== Excerpted records

[src/sv/pli_pkg.sv]
package pli_pkg;

   localparam int PLI_CAPACITY = 16;
   localparam int DATA_W       = 32;
   localparam int POS_W        = 5;
   localparam int LEN_W        = 5;

   typedef enum logic [1:0] {
      OP_INSERT = 2'd0,
      OP_DELETE = 2'd1,
      OP_DUMP   = 2'd2
   } opcode_type;

   typedef enum logic [1:0] {
      ST_OK    = 2'd0,
      ST_RANGE = 2'd1,
      ST_FULL  = 2'd2,
      ST_EMPTY = 2'd3
   } status_type;

   // What every cell of the chain does in the current cycle.
   typedef enum logic [1:0] {
      CELL_HOLD,
      CELL_INSERT,
      CELL_DELETE,
      CELL_ROTATE
   } cell_op_type;

   typedef enum logic {
      S_IDLE,
      S_DUMP
   } state_type;

   // Command broadcast along the chain.
   typedef struct packed {
      cell_op_type              op;
      logic [POS_W-1:0]         pos;
      logic signed [DATA_W-1:0] value;
   } cell_cmd_type;

endpackage

[src/sv/pli_if.sv]
interface pli_req_if
   import pli_pkg::*;
();
   logic                     valid;
   logic                     ready;
   logic [1:0]               opcode;
   logic signed [DATA_W-1:0] value;
   logic [POS_W-1:0]         position;

   modport source (output valid, output opcode, output value, output position, input ready);
   modport sink   (input valid, input opcode, input value, input position, output ready);
endinterface

interface pli_rsp_if
   import pli_pkg::*;
();
   logic                     valid;
   logic                     ready;
   logic [1:0]               status;
   logic signed [DATA_W-1:0] value_res;
   logic                     last;
   logic [LEN_W-1:0]         length;

   modport source (output valid, output status, output value_res, output last, output length,
                   input ready);
   modport sink   (input valid, input status, input value_res, input last, input length,
                   output ready);
endinterface

[src/sv/pli_cell.sv]
module pli_cell
   import pli_pkg::*;
#(
   parameter int INDEX = 0
) (
   input  logic                     clock,
   input  cell_cmd_type             cmd,
   input  logic                     is_tail,
   input  logic signed [DATA_W-1:0] left_data,
   input  logic signed [DATA_W-1:0] right_data,
   input  logic signed [DATA_W-1:0] head_data,
   output logic signed [DATA_W-1:0] data
);

   logic signed [DATA_W-1:0] data_ff;
   logic signed [DATA_W-1:0] data_in;

   // Insert opens a gap at the position, delete closes it, and rotate moves the
   // head entry round to the tail so that the list streams out from cell zero.
   always_comb begin
      data_in = data_ff;
      case (cmd.op)
         CELL_INSERT: begin
            if (INDEX > int'(cmd.pos)) begin
               data_in = left_data;
            end else if (INDEX == int'(cmd.pos)) begin
               data_in = cmd.value;
            end
         end
         CELL_DELETE: begin
            if (INDEX >= int'(cmd.pos)) begin
               data_in = right_data;
            end
         end
         CELL_ROTATE: begin
            data_in = is_tail ? head_data : right_data;
         end
         default: begin
            data_in = data_ff;
         end
      endcase
   end

   always_ff @(posedge clock) begin
      data_ff <= data_in;
   end

   assign data = data_ff;

endmodule

[src/sv/positional_list_insert_delete.sv]
// Channel  Modport  Word carried
// req_if   sink     opcode, value, position
// rsp_if   source   status, value_res, last, length
//
// Insert and delete work as every cell of the chain shifts or holds at once; a
// new word may follow as soon as the output register is free.
// A dump of n entries first accepts the word, then gives one result word a cycle,
// unless the result channel stalls, as the chain rotates the head out through cell zero.
// Reset clears the entry count and the control state; cell contents stay as
// they are and are never read before they have been written.
// A stall on the result channel freezes the chain and holds the output register.
module positional_list_insert_delete
   import pli_pkg::*;
#(
   parameter int CAPACITY = PLI_CAPACITY
) (
   input logic        clock,
   input logic        reset,
   pli_req_if.sink    req_if,
   pli_rsp_if.source  rsp_if
);

   // Count must hold CAPACITY itself; comparisons with the position use the
   // wider of the count and position widths.
   localparam int CNT_W = $clog2(CAPACITY + 1);
   localparam int CMP_W = (CNT_W > POS_W) ? CNT_W : POS_W;

   state_type                state_ff, state_in;
   logic [CNT_W-1:0]         count_ff, count_in;
   logic [CNT_W-1:0]         idx_ff, idx_in;

   logic                     rsp_valid_ff, rsp_valid_in;
   status_type               rsp_status_ff, rsp_status_in;
   logic signed [DATA_W-1:0] rsp_value_ff, rsp_value_in;
   logic                     rsp_last_ff, rsp_last_in;
   logic [LEN_W-1:0]         rsp_length_ff, rsp_length_in;

   cell_cmd_type             cmd;
   logic signed [DATA_W-1:0] cell_data [CAPACITY];
   logic [CAPACITY-1:0]      tail_sel;

   logic                     out_free;
   logic                     accept;
   logic [CMP_W-1:0]         pos_w;
   logic [CMP_W-1:0]         count_w;
   logic                     dump_last;

   // The chain of cells. Cell zero has no left neighbour and the top cell no
   // right neighbour; those inputs are never selected in a way that matters.
   for (genvar i = 0; i < CAPACITY; i++) begin : g_cell
      logic signed [DATA_W-1:0] left_w;
      logic signed [DATA_W-1:0] right_w;

      if (i == 0) begin : g_first
         assign left_w = cell_data[i];
      end else begin : g_mid_left
         assign left_w = cell_data[i-1];
      end

      if (i == CAPACITY - 1) begin : g_top
         assign right_w = cell_data[i];
      end else begin : g_mid_right
         assign right_w = cell_data[i+1];
      end

      assign tail_sel[i] = (count_ff == CNT_W'(i + 1));

      pli_cell #(
         .INDEX (i)
      ) u_cell (
         .clock      (clock),
         .cmd        (cmd),
         .is_tail    (tail_sel[i]),
         .left_data  (left_w),
         .right_data (right_w),
         .head_data  (cell_data[0]),
         .data       (cell_data[i])
      );
   end

   // The output register can take a new word when it is empty or being drained.
   assign out_free     = !rsp_valid_ff || rsp_if.ready;
   assign req_if.ready = (state_ff == S_IDLE) && out_free;
   assign accept       = req_if.valid && req_if.ready;

   assign pos_w     = CMP_W'(req_if.position);
   assign count_w   = CMP_W'(count_ff);
   assign dump_last = (idx_ff == CNT_W'(count_ff - 1'b1));

   always_comb begin
      state_in      = state_ff;
      count_in      = count_ff;
      idx_in        = idx_ff;
      rsp_valid_in  = rsp_valid_ff && !rsp_if.ready;
      rsp_status_in = rsp_status_ff;
      rsp_value_in  = rsp_value_ff;
      rsp_last_in   = rsp_last_ff;
      rsp_length_in = rsp_length_ff;
      cmd.op        = CELL_HOLD;
      cmd.pos       = req_if.position;
      cmd.value     = req_if.value;

      case (state_ff)
         S_IDLE: begin
            if (accept) begin
               // Single-word results all carry a zero value and the last mark.
               rsp_value_in  = '0;
               rsp_last_in   = 1'b1;
               rsp_length_in = LEN_W'(count_ff);
               case (req_if.opcode)
                  OP_INSERT: begin
                     rsp_valid_in = 1'b1;
                     if (pos_w > count_w) begin
                        rsp_status_in = ST_RANGE;
                     end else if (count_ff == CNT_W'(CAPACITY)) begin
                        rsp_status_in = ST_FULL;
                     end else begin
                        cmd.op        = CELL_INSERT;
                        count_in      = CNT_W'(count_ff + 1'b1);
                        rsp_status_in = ST_OK;
                        rsp_length_in = LEN_W'(count_ff + 1'b1);
                     end
                  end
                  OP_DELETE: begin
                     rsp_valid_in = 1'b1;
                     if (pos_w >= count_w) begin
                        rsp_status_in = ST_RANGE;
                     end else begin
                        cmd.op        = CELL_DELETE;
                        count_in      = CNT_W'(count_ff - 1'b1);
                        rsp_status_in = ST_OK;
                        rsp_length_in = LEN_W'(count_ff - 1'b1);
                     end
                  end
                  OP_DUMP: begin
                     if (count_ff == '0) begin
                        rsp_valid_in  = 1'b1;
                        rsp_status_in = ST_EMPTY;
                     end else begin
                        state_in = S_DUMP;
                        idx_in   = '0;
                     end
                  end
                  default: begin
                     // The unused opcode is dropped without a result.
                     rsp_valid_in = rsp_valid_ff && !rsp_if.ready;
                  end
               endcase
            end
         end
         S_DUMP: begin
            // Cell zero always holds the next entry; after count rotations the
            // list is back in its original order.
            if (out_free) begin
               cmd.op        = CELL_ROTATE;
               rsp_valid_in  = 1'b1;
               rsp_status_in = ST_OK;
               rsp_value_in  = cell_data[0];
               rsp_last_in   = dump_last;
               rsp_length_in = LEN_W'(count_ff);
               idx_in        = CNT_W'(idx_ff + 1'b1);
               if (dump_last) begin
                  state_in = S_IDLE;
               end
            end
         end
         default: begin
            state_in = S_IDLE;
         end
      endcase
   end

   always_ff @(posedge clock) begin
      if (reset) begin
         state_ff     <= S_IDLE;
         count_ff     <= '0;
         idx_ff       <= '0;
         rsp_valid_ff <= 1'b0;
      end else begin
         state_ff     <= state_in;
         count_ff     <= count_in;
         idx_ff       <= idx_in;
         rsp_valid_ff <= rsp_valid_in;
      end
   end

   always_ff @(posedge clock) begin
      rsp_status_ff <= rsp_status_in;
      rsp_value_ff  <= rsp_value_in;
      rsp_last_ff   <= rsp_last_in;
      rsp_length_ff <= rsp_length_in;
   end

   assign rsp_if.valid     = rsp_valid_ff;
   assign rsp_if.status    = rsp_status_ff;
   assign rsp_if.value_res = rsp_value_ff;
   assign rsp_if.last      = rsp_last_ff;
   assign rsp_if.length    = rsp_length_ff;

endmodule

[src/flat_wrapper.sv]
// flat-port wrapper written by rule: the top's interface ports become plain ports
module positional_list_insert_delete_flat import pli_pkg::*;
#(
   parameter int CAPACITY = PLI_CAPACITY
)
  (clock, reset, req_if_valid, req_if_opcode, req_if_value, req_if_position, req_if_ready, rsp_if_valid, rsp_if_status, rsp_if_value_res, rsp_if_last, rsp_if_length, rsp_if_ready);
  pli_req_if req_if_i ();
  pli_rsp_if rsp_if_i ();
  input logic clock;
  input logic reset;
  input wire logic [$bits(req_if_i.valid)-1:0] req_if_valid;
  input wire logic [$bits(req_if_i.opcode)-1:0] req_if_opcode;
  input wire logic [$bits(req_if_i.value)-1:0] req_if_value;
  input wire logic [$bits(req_if_i.position)-1:0] req_if_position;
  output wire logic [$bits(req_if_i.ready)-1:0] req_if_ready;
  output wire logic [$bits(rsp_if_i.valid)-1:0] rsp_if_valid;
  output wire logic [$bits(rsp_if_i.status)-1:0] rsp_if_status;
  output wire logic [$bits(rsp_if_i.value_res)-1:0] rsp_if_value_res;
  output wire logic [$bits(rsp_if_i.last)-1:0] rsp_if_last;
  output wire logic [$bits(rsp_if_i.length)-1:0] rsp_if_length;
  input wire logic [$bits(rsp_if_i.ready)-1:0] rsp_if_ready;
  assign req_if_i.valid = req_if_valid;
  assign req_if_i.opcode = req_if_opcode;
  assign req_if_i.value = req_if_value;
  assign req_if_i.position = req_if_position;
  assign req_if_ready = req_if_i.ready;
  assign rsp_if_valid = rsp_if_i.valid;
  assign rsp_if_status = rsp_if_i.status;
  assign rsp_if_value_res = rsp_if_i.value_res;
  assign rsp_if_last = rsp_if_i.last;
  assign rsp_if_length = rsp_if_i.length;
  assign rsp_if_i.ready = rsp_if_ready;
  positional_list_insert_delete #(.CAPACITY(CAPACITY)) u_core (.clock(clock), .reset(reset), .req_if(req_if_i), .rsp_if(rsp_if_i));
endmodule
[config.mk]
export PLATFORM = sky130hd
export DESIGN_NAME = positional_list_insert_delete_flat
export DESIGN_NICKNAME = d
export VERILOG_FILES = /design/src/sv/pli_pkg.sv /design/src/sv/pli_if.sv /design/src/sv/pli_cell.sv /design/src/sv/positional_list_insert_delete.sv /design/src/flat_wrapper.sv
export SDC_FILE = /design/constraint.sdc
export NUM_CORES = 2
export LEC_CHECK = 0
export BUFFER_PORTS_ARGS = -buffer_cell sky130_fd_sc_hd__buf_2
export CORE_MARGIN = 1.5
export CORE_UTILIZATION = 40
export DETAILED_ROUTE_END_ITERATION = 8
export SLEW_MARGIN = 20
export SYNTH_ARGS = -nofsm -noshare
export SYNTH_HDL_FRONTEND = slang
export SYNTH_HIERARCHICAL = 1
export SYNTH_SLANG_ARGS = --single-unit
[constraint.sdc]
create_clock -name clock -period 20.1 [get_ports clock]
set_input_delay 3.015 -clock clock [delete_from_list [all_inputs] [get_ports clock]]
set_output_delay 3.015 -clock clock [all_outputs]
set_load 0.03 [all_outputs]
==> flow_metrics.tcl <==
set metrics [dict create \
    start_util 0.403 \
    die_h_um 301 \
    min_path_type "reg2reg" \
    fin_tns_setup_ns 0 \
    dp_hpwl_mm 70.9 \
    drt-initial-drc-count 4191 \
    ys_types 96 \
    ys.flop_type "edfxtp_1" \
    worst_setup_path_end_kind "flip-flop" \
    final-hold-violation-count 0 \
    n_fill_cell 8052 \
    cp.arrival_ns 8.87 \
    rows 109 \
    async_flop_share 0 \
    core_area_sq_mm 0.0882 \
    vias 28000 \
    ys_ff_latch 564 \
    syn2layout_area_growth_pct 8.01 \
    cts_tree "done" \
    required_ns 20.40 \
    final_layout_size_suffix_gt1_frac 0.149 \
    max_freq_ghz 0.117 \
    grt_pass1_vias 27200 \
    crit_chain "buf_2, inv_1, ha_1, nor2b_1, o21ai_1, or2_1, o21ai_4, buf_12, buf_12, buf_4, buf_4, a222oi_1" \
    clock_latency_ns 0.61 \
    setup_viol 0 \
    yosysSeqAreaShare 0.473 \
    worstSetupStartpointType "primary input" \
    drv_cap 0 \
    clk_pin_slew_worst_paths_ns 0.06 \
    synth_fp_nets 3094 \
    cp_max_fo 219 \
    min_period_ns 8.58 \
    cp_slowest_cell "buf_4" \
    routedWlPerCell_um 30.2 \
    cts_buffer_depth 3 \
    numPortBuffers 84 \
    power_density_mw_per_mm2 82.1 \
    final_cells 4205 \
    critical_path.top_delay_family "buffers and inverters" \
    power.total_mw 3.15 \
    first_pass_iters 6 \
    cts_hold_buf 0 \
    wl_mm 127 \
    finalClockSkew_ns 0.0219 \
    htreeDepth 3 \
    post_cts_buffers 0 \
    cts_buffers 66 \
    p_leak_nw 16.1 \
    grt_first_pass_wirelength_mm 185 \
    gp_congestion 0.876 \
    path_class "in2reg" \
    finalCritPeriodShare 0.427 \
    drtAntennaViolNets 0 \
    clock_sinks 564 \
    worst_slew_pin_slew_ns 1.18 \
    layout.nets 3047 \
    ys.warnings.count 6 \
    antenna_found_initial 8 \
    max-vdd-ir-drop_uv 55.8 \
    cp_num_buf_inv 6 \
    avgSynthCellArea_sq_um 11.7 \
    vias_per_cell 6.66 \
    synthesis.instances 3035 \
    cts_root_buf "clkbuf_16" \
    rsz0062_at_grt "no" \
    grt_max_degree 220 \
    io_pins 85 \
    track_usage 0.273 \
    ctsResizeCount 0 \
    worst_path_largest_cell_delay_ns 0.97 \
    route.detailed.drc 0 \
    place_inst 4085 \
    dieArea_sq_mm 0.0906 \
    synth_edf_count 552 \
    max-slew-margin-rel 0.215 \
    fp.dieW_um 301 \
    synth_area_sq_mm 0.0355 \
    status "finished, final reports clean" \
    drv_slew 0 \
    grt-ovfl-total 0 \
]
==> where the power goes <==
group	total [mW]	switching, mW	internal [mW]	leakage (nW)
registers	1.42	0.0337	1.39	5.15
clock network	1.17	0.506	0.668	1.01
logic	0.553	0.367	0.187	9.96
total	3.15	0.906	2.24	16.1
==> state kept, by name, summed over array words and instances, names as in the netlist <==
name and cells:
u_core/count_ff 5, u_core/g_cell.u_cell/data 512, u_core/idx_ff 5, u_core/rsp_if.last 1, u_core/rsp_if.length 5, u_core/rsp_if.status 2
u_core/rsp_if.valid 1, u_core/rsp_if.value_res 32, u_core/state_ff 1
==> area by class of cell <==
type / count / area [sq um] / area share
sequential: 564 / 16800 / 0.438
tap: 1165 / 1460 / 0.0380
clock inverter: 38 / 254 / 0.00662
timing repair buffer: 156 / 1040 / 0.0271
inverter: 82 / 310 / 0.00809
antenna: 1 / 2.50 / 0.0000652
multi-input combinational: 2118 / 16700 / 0.435
clock buffer: 81 / 1780 / 0.0464
==> cells in the final DEF, fill, tap and decap left out, types with 6 or more instances in the layout <==
cell type,n
maj3_2,10
o21ai_1,88
a222oi_1,31
xnor2_1,6
mux2_4,29
o21ai_0,88
clkbuf_1,11
buf_4,68
ha_1,16
nor2_1,53
a31oi_1,167
a221o_1,31
inv_1,81
buf_2,83
a22oi_1,256
clkinv_1,17
clkinv_2,15
edfxtp_1,552
clkbuf_16,69
nand2_1,167
dfxtp_1,12
and3_1,12
nand2_2,28
and2_1,68
a22oi_2,68
a21oi_1,188
mux2i_1,675
a21oi_2,20
==> stage by stage <==
stage | hold slack [ns] | util | cell area, sq um | worst slack, ns
after floorplan | 0.464 | - | 35500 | 11.55
after global placement | 0.483 | 0.411 | 36300 | 11.15
after detailed placement | 0.506 | 0.412 | 36300 | 11.02
after CTS | 0.514 | 0.435 | 38300 | 11.65
after global routing | 0.538 | 0.435 | 38400 | 11.22
final | 0.512 | 0.435 | 38400 | 11.52
==> worst paths after layout <==
path	start	endpoint	slack, ns	cells past startpoint
worst max-delay path	req_if_position[0]	u_core/g_cell[1].u_cell/data[23]	11.52	12
worst min-delay path	u_core/idx_ff[1]	u_core/idx_ff[1]	0.51	2
worst max register to register	u_core/count_ff[2]	u_core/g_cell[1].u_cell/data[23]	13.59	11
worst min register to register	u_core/idx_ff[1]	u_core/idx_ff[1]	0.51	2
==> synth_stat cells, drive strengths merged (5+ instances only) <==
library cell	instances	area share
a21oi	213	0.033
a221o	31	0.0087
a222oi	31	0.0087
a22oi	324	0.078
a31oi	167	0.029
and2	68	0.012
and3	14	0.0026
buf	183	0.040
clkbuf	88	0.012
dfxtp	12	0.0068
edfxtp	552	0.47
ha	16	0.0056
inv	82	0.0087
maj3	12	0.0034
mux2	30	0.013
mux2i	675	0.19
nand2	195	0.022
nand3	6	0.00099
nor2	57	0.0064
nor3	8	0.0019
o21a	5	0.0013
o21ai	182	0.026
o31ai	7	0.0023
or3	5	0.00088
xnor2	6	0.0015
==> tightest hold or removal path: cells and delay by family (launching register included) <==
family          cells  cell delay (ns)
flops               1             0.34
compound gates      1             0.06
simple gates        1             0.07
==> logic make-up after synthesis <==
family,Yosys count,synth area share
AOI/OAI and AO/OA,996,0.200
muxes,705,0.203
DFF,564,0.473
and+or+nand+nor,380,0.0528
buffers and inverters,353,0.0602
adders and majority gates,28,0.00905
xor gates and xnor gates,9,0.00222
==> metal layers <==
metal,global-route usage,wire (um),up-vias,part of all wire
met5,0,152,-,0.0012
met2,0.420,56600,1811,0.45
met1,0.366,50300,14000,0.40
li1,-,-,11800,-
met3,0.0663,14000,362,0.11
met4,0.117,5980,6,0.047
Note: power is estimated with default switching activity, not from simulation.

====

- Work instruction -
Only those lines of the entries above that run from the line containing "if (INDEX > int'(cmd.pos)) begin" to the line containing "localparam int CMP_W", both included, should be transcribed exactly.

- Expected output -
            if (INDEX > int'(cmd.pos)) begin
               data_in = left_data;
            end else if (INDEX == int'(cmd.pos)) begin
               data_in = cmd.value;
            end
         end
         CELL_DELETE: begin
            if (INDEX >= int'(cmd.pos)) begin
               data_in = right_data;
            end
         end
         CELL_ROTATE: begin
            data_in = is_tail ? head_data : right_data;
         end
         default: begin
            data_in = data_ff;
         end
      endcase
   end

   always_ff @(posedge clock) begin
      data_ff <= data_in;
   end

   assign data = data_ff;

endmodule

[src/sv/positional_list_insert_delete.sv]
// Channel  Modport  Word carried
// req_if   sink     opcode, value, position
// rsp_if   source   status, value_res, last, length
//
// Insert and delete work as every cell of the chain shifts or holds at once; a
// new word may follow as soon as the output register is free.
// A dump of n entries first accepts the word, then gives one result word a cycle,
// unless the result channel stalls, as the chain rotates the head out through cell zero.
// Reset clears the entry count and the control state; cell contents stay as
// they are and are never read before they have been written.
// A stall on the result channel freezes the chain and holds the output register.
module positional_list_insert_delete
   import pli_pkg::*;
#(
   parameter int CAPACITY = PLI_CAPACITY
) (
   input logic        clock,
   input logic        reset,
   pli_req_if.sink    req_if,
   pli_rsp_if.source  rsp_if
);

   // Count must hold CAPACITY itself; comparisons with the position use the
   // wider of the count and position widths.
   localparam int CNT_W = $clog2(CAPACITY + 1);
   localparam int CMP_W = (CNT_W > POS_W) ? CNT_W : POS_W;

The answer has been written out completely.